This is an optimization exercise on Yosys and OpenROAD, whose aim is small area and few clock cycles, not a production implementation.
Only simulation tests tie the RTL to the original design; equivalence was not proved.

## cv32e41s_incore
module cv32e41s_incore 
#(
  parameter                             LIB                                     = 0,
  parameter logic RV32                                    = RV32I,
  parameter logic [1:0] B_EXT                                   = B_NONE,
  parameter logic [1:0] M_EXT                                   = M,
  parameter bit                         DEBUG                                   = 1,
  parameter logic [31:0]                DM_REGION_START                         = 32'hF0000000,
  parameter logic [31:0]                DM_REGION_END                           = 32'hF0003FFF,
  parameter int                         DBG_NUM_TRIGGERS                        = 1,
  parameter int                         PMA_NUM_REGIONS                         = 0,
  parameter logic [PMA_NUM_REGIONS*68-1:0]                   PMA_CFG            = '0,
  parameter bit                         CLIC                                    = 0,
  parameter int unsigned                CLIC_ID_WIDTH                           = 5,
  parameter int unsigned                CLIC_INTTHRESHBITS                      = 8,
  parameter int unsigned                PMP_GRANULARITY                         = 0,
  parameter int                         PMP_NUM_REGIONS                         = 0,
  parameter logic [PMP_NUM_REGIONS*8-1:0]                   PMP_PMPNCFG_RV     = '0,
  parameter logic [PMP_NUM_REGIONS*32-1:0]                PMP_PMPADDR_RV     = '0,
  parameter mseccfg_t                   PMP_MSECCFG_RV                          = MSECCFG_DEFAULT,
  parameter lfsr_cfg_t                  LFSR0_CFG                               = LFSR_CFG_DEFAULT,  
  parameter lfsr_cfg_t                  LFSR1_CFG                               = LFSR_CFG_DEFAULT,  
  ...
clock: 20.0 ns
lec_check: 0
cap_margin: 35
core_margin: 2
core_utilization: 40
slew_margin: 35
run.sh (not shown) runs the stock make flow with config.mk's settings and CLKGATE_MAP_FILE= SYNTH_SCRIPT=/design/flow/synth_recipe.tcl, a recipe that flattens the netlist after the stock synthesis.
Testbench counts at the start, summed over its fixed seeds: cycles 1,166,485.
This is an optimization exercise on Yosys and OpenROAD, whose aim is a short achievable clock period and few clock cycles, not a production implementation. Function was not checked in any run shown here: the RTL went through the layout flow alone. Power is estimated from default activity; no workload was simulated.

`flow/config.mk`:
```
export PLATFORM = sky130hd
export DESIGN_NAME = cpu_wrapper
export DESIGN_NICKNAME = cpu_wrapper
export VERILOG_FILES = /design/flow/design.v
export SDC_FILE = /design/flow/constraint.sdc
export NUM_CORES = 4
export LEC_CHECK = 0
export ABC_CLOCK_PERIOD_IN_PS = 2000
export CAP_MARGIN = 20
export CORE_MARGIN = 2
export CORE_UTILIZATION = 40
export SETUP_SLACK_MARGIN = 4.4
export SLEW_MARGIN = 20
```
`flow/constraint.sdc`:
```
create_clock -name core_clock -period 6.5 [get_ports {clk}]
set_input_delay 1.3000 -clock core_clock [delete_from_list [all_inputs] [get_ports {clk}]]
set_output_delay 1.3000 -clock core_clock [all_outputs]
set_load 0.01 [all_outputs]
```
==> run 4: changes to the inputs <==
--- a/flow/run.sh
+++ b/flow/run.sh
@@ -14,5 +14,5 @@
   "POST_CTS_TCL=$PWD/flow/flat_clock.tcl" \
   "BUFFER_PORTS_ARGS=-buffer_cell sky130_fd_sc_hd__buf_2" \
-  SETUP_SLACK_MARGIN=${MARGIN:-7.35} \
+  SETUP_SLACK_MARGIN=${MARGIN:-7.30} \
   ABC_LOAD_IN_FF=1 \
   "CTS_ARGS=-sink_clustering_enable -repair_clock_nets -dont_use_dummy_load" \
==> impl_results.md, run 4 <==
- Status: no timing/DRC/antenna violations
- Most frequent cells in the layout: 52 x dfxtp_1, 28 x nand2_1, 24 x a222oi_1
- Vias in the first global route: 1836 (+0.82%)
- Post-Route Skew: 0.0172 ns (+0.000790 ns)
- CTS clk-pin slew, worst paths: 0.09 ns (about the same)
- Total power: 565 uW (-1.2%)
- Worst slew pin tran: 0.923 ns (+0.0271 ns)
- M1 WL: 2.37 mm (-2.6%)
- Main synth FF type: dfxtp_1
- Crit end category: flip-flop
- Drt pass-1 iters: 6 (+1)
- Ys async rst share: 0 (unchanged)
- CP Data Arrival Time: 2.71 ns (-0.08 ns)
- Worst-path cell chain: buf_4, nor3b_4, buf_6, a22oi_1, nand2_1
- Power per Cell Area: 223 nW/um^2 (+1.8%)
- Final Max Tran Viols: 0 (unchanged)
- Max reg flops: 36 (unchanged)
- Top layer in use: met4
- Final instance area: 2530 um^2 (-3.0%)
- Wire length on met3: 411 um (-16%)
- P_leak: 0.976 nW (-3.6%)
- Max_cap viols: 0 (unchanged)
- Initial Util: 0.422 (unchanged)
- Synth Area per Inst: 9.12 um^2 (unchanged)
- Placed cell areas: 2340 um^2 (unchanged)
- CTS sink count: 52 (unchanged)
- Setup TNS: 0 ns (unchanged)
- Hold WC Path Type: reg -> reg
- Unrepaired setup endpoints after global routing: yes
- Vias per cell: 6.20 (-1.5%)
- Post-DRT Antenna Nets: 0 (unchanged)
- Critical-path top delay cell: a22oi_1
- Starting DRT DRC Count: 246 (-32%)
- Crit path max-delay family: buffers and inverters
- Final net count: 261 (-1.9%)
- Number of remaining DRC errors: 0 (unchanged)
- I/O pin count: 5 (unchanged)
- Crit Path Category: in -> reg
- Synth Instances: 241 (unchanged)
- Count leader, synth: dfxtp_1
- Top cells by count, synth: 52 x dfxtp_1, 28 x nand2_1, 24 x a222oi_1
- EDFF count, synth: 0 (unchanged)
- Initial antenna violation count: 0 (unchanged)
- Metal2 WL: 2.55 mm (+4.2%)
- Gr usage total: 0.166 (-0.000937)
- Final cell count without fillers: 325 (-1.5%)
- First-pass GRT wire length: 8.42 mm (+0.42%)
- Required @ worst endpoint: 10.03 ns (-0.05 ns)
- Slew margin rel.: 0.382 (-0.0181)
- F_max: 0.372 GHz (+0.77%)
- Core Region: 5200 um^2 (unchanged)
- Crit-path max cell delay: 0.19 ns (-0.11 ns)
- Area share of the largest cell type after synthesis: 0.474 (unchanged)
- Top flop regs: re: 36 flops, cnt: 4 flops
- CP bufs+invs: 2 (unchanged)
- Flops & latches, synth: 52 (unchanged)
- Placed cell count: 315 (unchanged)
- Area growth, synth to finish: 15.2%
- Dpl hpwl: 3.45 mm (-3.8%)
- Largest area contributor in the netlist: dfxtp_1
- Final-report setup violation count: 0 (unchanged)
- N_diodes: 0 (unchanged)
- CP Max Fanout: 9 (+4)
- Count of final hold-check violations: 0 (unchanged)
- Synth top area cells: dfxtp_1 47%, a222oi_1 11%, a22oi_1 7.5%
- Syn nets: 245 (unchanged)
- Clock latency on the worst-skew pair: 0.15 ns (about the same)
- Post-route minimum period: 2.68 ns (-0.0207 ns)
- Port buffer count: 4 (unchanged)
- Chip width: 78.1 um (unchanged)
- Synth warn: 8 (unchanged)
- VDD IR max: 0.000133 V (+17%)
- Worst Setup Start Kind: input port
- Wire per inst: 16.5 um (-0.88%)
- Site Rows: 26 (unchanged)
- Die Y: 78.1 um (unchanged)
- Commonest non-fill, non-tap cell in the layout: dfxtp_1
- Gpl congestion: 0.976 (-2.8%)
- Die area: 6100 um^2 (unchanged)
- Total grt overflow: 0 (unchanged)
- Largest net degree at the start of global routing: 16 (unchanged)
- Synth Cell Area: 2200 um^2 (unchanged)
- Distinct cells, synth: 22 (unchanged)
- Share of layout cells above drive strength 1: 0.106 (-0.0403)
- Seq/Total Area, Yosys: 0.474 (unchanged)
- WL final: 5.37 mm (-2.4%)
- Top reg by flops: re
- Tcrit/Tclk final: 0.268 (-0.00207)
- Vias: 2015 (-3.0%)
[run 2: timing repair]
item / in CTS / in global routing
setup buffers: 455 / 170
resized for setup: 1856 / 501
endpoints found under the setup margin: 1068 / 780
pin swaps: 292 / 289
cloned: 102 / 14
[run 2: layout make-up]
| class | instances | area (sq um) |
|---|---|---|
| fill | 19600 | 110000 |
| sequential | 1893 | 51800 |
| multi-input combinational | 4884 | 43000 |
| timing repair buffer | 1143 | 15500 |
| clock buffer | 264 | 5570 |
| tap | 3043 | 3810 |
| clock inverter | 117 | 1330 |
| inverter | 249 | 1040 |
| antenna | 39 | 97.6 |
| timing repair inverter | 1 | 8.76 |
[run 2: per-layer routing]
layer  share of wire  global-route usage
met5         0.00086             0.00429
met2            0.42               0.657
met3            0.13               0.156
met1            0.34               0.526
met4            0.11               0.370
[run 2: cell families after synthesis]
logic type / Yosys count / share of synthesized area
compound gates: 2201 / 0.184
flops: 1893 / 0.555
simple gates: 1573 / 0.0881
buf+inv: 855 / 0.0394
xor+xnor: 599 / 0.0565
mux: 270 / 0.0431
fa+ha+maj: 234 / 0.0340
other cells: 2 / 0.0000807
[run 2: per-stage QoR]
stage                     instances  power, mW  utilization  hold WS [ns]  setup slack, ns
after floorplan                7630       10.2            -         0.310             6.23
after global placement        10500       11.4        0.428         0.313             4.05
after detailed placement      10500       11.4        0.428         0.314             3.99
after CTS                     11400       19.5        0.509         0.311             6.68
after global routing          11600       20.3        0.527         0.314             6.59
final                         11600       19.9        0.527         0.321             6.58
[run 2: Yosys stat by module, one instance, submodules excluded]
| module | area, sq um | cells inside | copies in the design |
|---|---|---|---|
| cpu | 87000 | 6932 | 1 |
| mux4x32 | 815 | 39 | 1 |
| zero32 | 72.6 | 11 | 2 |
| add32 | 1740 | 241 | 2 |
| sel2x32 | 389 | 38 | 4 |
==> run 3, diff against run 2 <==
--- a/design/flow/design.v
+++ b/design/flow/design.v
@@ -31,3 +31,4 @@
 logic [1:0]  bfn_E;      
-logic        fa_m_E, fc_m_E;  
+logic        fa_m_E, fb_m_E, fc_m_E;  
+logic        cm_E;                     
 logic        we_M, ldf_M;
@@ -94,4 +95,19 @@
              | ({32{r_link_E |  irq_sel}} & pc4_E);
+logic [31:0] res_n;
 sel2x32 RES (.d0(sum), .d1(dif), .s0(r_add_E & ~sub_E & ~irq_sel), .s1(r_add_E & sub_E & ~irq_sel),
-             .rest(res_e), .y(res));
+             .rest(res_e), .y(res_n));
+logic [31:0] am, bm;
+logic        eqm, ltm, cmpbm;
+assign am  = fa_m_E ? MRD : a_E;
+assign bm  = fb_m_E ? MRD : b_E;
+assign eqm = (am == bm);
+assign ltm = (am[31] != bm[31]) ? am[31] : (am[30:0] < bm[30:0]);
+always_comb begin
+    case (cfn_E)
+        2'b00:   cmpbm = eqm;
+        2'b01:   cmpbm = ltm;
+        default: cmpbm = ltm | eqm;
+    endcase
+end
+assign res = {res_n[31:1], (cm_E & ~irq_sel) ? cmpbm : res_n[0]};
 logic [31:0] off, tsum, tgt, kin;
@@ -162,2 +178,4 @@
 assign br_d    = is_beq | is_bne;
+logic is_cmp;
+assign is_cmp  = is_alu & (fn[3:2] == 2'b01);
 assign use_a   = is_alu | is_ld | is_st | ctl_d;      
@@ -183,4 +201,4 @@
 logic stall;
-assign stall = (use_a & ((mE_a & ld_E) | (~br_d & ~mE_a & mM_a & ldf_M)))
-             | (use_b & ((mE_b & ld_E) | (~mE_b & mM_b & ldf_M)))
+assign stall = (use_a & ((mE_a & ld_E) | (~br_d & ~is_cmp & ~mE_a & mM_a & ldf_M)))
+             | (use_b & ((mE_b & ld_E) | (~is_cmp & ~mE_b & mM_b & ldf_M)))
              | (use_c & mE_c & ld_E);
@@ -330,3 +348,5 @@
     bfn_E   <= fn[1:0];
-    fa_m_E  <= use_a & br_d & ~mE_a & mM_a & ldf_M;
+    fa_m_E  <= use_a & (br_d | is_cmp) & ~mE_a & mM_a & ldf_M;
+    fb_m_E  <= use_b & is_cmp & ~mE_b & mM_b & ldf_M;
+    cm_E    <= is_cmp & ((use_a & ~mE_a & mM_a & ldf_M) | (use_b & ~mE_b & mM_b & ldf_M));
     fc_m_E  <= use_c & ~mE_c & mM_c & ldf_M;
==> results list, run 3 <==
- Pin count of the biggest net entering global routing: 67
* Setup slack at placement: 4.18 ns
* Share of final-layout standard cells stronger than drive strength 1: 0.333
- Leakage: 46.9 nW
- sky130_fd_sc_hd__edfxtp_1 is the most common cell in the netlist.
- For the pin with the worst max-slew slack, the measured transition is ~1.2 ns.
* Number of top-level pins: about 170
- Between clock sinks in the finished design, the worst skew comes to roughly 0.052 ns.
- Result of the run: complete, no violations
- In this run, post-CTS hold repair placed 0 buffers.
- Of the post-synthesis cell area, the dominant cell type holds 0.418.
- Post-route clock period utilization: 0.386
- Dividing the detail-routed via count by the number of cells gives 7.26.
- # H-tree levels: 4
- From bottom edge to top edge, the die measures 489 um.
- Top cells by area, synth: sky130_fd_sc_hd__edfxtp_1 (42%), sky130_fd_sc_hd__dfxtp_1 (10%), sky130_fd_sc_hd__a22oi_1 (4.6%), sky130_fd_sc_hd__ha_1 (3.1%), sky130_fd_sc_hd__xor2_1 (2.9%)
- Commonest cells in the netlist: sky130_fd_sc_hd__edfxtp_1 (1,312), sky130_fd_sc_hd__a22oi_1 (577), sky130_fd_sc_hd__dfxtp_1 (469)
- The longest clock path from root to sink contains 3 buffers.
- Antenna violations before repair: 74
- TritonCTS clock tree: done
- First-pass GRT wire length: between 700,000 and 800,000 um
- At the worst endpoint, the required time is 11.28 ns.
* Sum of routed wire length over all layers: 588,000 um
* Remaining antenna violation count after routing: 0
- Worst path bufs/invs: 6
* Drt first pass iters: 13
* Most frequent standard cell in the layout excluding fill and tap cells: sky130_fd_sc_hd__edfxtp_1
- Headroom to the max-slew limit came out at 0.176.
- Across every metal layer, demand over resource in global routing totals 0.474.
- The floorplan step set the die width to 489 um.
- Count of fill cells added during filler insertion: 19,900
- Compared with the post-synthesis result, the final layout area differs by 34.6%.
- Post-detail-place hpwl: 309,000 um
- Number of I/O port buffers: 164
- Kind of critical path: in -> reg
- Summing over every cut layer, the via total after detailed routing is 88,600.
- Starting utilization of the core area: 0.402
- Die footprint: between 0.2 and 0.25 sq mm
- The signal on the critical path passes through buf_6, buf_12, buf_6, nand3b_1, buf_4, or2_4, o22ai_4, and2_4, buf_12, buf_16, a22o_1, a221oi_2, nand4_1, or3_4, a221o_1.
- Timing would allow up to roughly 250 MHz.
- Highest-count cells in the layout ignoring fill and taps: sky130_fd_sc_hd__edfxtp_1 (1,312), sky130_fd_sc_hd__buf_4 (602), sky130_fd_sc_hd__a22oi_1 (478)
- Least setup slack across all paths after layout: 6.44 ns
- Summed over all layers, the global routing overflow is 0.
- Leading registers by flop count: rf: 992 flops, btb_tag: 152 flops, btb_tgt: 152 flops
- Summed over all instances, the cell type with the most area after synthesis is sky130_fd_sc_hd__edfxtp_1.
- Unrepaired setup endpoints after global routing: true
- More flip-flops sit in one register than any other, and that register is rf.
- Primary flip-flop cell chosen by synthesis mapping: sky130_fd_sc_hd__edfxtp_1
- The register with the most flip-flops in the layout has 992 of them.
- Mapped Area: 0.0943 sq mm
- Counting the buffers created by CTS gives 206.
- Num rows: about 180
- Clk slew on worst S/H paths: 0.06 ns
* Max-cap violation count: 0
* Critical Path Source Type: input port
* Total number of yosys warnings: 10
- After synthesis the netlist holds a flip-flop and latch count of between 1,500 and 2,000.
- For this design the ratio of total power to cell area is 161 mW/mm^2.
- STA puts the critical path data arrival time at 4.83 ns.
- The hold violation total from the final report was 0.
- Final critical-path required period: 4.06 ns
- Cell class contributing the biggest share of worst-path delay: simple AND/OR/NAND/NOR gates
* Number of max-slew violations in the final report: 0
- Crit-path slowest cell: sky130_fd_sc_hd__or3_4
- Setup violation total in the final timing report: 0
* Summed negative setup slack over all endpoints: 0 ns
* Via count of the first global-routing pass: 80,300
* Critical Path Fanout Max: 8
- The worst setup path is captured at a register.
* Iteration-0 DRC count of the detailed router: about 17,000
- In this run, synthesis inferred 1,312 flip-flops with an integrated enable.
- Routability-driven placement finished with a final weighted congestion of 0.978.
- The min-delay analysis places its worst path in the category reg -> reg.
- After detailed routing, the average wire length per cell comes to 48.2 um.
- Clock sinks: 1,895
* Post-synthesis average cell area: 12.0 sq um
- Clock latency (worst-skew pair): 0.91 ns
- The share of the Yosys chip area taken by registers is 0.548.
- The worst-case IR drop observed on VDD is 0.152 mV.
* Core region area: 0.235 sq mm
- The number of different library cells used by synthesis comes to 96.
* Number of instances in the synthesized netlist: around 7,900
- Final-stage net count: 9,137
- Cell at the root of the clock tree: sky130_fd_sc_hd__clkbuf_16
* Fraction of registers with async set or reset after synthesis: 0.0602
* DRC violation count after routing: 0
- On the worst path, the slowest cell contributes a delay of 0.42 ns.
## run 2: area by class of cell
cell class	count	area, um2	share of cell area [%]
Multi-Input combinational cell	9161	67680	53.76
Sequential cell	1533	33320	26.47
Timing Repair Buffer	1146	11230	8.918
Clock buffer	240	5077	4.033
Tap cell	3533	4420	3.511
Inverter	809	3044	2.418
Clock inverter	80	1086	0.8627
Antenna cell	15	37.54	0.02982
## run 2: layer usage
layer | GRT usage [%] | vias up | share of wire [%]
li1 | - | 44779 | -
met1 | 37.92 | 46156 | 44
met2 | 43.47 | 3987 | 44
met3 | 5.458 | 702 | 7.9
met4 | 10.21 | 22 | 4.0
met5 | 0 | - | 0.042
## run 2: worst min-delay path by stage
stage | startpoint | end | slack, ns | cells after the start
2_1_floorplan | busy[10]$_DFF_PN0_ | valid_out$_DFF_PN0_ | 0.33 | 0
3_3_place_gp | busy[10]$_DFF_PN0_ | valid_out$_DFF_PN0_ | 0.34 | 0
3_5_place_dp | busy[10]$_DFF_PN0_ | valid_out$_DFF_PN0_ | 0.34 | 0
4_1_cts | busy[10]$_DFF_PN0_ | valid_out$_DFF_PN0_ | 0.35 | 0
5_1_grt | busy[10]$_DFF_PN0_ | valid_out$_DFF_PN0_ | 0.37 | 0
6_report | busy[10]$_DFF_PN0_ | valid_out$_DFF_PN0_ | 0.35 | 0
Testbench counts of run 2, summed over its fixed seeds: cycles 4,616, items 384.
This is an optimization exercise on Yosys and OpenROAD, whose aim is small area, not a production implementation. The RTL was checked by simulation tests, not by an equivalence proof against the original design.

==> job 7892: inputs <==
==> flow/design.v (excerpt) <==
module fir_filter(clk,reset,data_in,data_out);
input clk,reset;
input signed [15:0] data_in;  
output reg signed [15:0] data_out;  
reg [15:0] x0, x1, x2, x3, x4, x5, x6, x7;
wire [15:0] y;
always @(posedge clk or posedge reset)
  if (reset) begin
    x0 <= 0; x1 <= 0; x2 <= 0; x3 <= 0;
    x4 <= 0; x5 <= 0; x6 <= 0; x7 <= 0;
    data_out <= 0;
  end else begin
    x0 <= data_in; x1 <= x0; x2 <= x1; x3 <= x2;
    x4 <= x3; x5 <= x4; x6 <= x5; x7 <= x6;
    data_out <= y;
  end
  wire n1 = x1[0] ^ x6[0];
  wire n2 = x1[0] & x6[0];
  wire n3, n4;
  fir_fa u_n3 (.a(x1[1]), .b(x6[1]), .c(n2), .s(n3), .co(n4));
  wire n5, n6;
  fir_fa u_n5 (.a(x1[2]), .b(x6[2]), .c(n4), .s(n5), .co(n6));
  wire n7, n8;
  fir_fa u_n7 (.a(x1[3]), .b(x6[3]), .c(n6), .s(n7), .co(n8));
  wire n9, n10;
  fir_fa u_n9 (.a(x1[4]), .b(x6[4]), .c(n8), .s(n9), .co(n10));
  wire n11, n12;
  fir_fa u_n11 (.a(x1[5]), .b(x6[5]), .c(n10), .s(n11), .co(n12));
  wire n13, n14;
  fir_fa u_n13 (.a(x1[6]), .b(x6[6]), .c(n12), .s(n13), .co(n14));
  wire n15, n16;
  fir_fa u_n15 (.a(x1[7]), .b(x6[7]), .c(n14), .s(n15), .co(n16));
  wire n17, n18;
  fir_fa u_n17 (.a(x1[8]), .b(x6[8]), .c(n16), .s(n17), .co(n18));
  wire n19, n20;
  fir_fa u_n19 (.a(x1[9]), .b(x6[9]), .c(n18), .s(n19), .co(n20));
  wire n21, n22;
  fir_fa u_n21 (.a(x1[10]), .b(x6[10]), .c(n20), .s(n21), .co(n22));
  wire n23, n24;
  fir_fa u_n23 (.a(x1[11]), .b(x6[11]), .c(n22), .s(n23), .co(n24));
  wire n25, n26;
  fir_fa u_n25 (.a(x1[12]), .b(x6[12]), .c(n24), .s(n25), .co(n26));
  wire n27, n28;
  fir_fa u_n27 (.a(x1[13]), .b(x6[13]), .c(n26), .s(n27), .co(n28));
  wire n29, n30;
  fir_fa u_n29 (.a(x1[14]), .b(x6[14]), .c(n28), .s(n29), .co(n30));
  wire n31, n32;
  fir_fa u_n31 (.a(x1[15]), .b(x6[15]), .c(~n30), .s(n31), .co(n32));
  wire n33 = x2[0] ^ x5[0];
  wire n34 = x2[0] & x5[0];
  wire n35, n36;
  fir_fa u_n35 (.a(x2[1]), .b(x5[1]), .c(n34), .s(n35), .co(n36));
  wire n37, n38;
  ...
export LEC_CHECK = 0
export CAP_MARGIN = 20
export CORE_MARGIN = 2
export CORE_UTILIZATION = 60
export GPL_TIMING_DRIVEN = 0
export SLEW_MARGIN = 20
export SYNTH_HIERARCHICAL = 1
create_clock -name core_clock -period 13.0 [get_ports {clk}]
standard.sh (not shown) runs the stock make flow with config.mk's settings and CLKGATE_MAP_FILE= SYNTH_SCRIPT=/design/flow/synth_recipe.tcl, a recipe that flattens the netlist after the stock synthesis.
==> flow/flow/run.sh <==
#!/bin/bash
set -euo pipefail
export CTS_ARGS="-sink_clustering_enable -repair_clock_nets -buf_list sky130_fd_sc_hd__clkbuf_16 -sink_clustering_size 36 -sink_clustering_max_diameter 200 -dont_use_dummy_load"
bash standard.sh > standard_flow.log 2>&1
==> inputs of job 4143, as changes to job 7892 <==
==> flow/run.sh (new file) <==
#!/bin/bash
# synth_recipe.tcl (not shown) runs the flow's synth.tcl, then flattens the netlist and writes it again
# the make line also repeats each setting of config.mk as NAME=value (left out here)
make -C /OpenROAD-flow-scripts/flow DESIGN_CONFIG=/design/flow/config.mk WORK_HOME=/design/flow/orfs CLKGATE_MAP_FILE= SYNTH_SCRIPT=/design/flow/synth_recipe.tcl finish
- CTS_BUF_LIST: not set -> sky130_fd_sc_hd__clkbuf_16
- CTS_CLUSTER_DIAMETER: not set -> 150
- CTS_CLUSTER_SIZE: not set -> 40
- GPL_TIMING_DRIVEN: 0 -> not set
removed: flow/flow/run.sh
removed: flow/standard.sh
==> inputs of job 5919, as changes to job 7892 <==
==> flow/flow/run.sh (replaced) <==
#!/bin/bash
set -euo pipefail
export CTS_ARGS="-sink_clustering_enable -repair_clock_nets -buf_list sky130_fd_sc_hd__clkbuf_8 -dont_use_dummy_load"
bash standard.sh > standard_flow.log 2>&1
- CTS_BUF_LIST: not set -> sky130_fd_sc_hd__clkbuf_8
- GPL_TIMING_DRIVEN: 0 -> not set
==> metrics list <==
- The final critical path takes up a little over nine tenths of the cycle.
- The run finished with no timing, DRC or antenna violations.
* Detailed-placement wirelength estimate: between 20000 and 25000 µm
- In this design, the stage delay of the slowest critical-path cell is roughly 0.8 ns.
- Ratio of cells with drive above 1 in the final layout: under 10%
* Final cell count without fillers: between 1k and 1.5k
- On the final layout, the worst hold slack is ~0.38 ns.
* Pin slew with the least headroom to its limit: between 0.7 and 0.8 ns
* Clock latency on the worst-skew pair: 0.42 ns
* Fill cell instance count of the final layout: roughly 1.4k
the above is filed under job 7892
★ ★ ★ ★ ★
▶ DESCRIPTION OF THE TASK:
Using the data above, extract exactly the lines from the one that holds "- At the worst" to the one that holds "- Least setup", both ends included, and no others.

▶ REPLY:
- At the worst endpoint, the required time is 11.28 ns.
* Sum of routed wire length over all layers: 588,000 um
* Remaining antenna violation count after routing: 0
- Worst path bufs/invs: 6
* Drt first pass iters: 13
* Most frequent standard cell in the layout excluding fill and tap cells: sky130_fd_sc_hd__edfxtp_1
- Headroom to the max-slew limit came out at 0.176.
- Across every metal layer, demand over resource in global routing totals 0.474.
- The floorplan step set the die width to 489 um.
- Count of fill cells added during filler insertion: 19,900
- Compared with the post-synthesis result, the final layout area differs by 34.6%.
- Post-detail-place hpwl: 309,000 um
- Number of I/O port buffers: 164
- Kind of critical path: in -> reg
- Summing over every cut layer, the via total after detailed routing is 88,600.
- Starting utilization of the core area: 0.402
- Die footprint: between 0.2 and 0.25 sq mm
- The signal on the critical path passes through buf_6, buf_12, buf_6, nand3b_1, buf_4, or2_4, o22ai_4, and2_4, buf_12, buf_16, a22o_1, a221oi_2, nand4_1, or3_4, a221o_1.
- Timing would allow up to roughly 250 MHz.
- Highest-count cells in the layout ignoring fill and taps: sky130_fd_sc_hd__edfxtp_1 (1,312), sky130_fd_sc_hd__buf_4 (602), sky130_fd_sc_hd__a22oi_1 (478)
- Least setup slack across all paths after layout: 6.44 ns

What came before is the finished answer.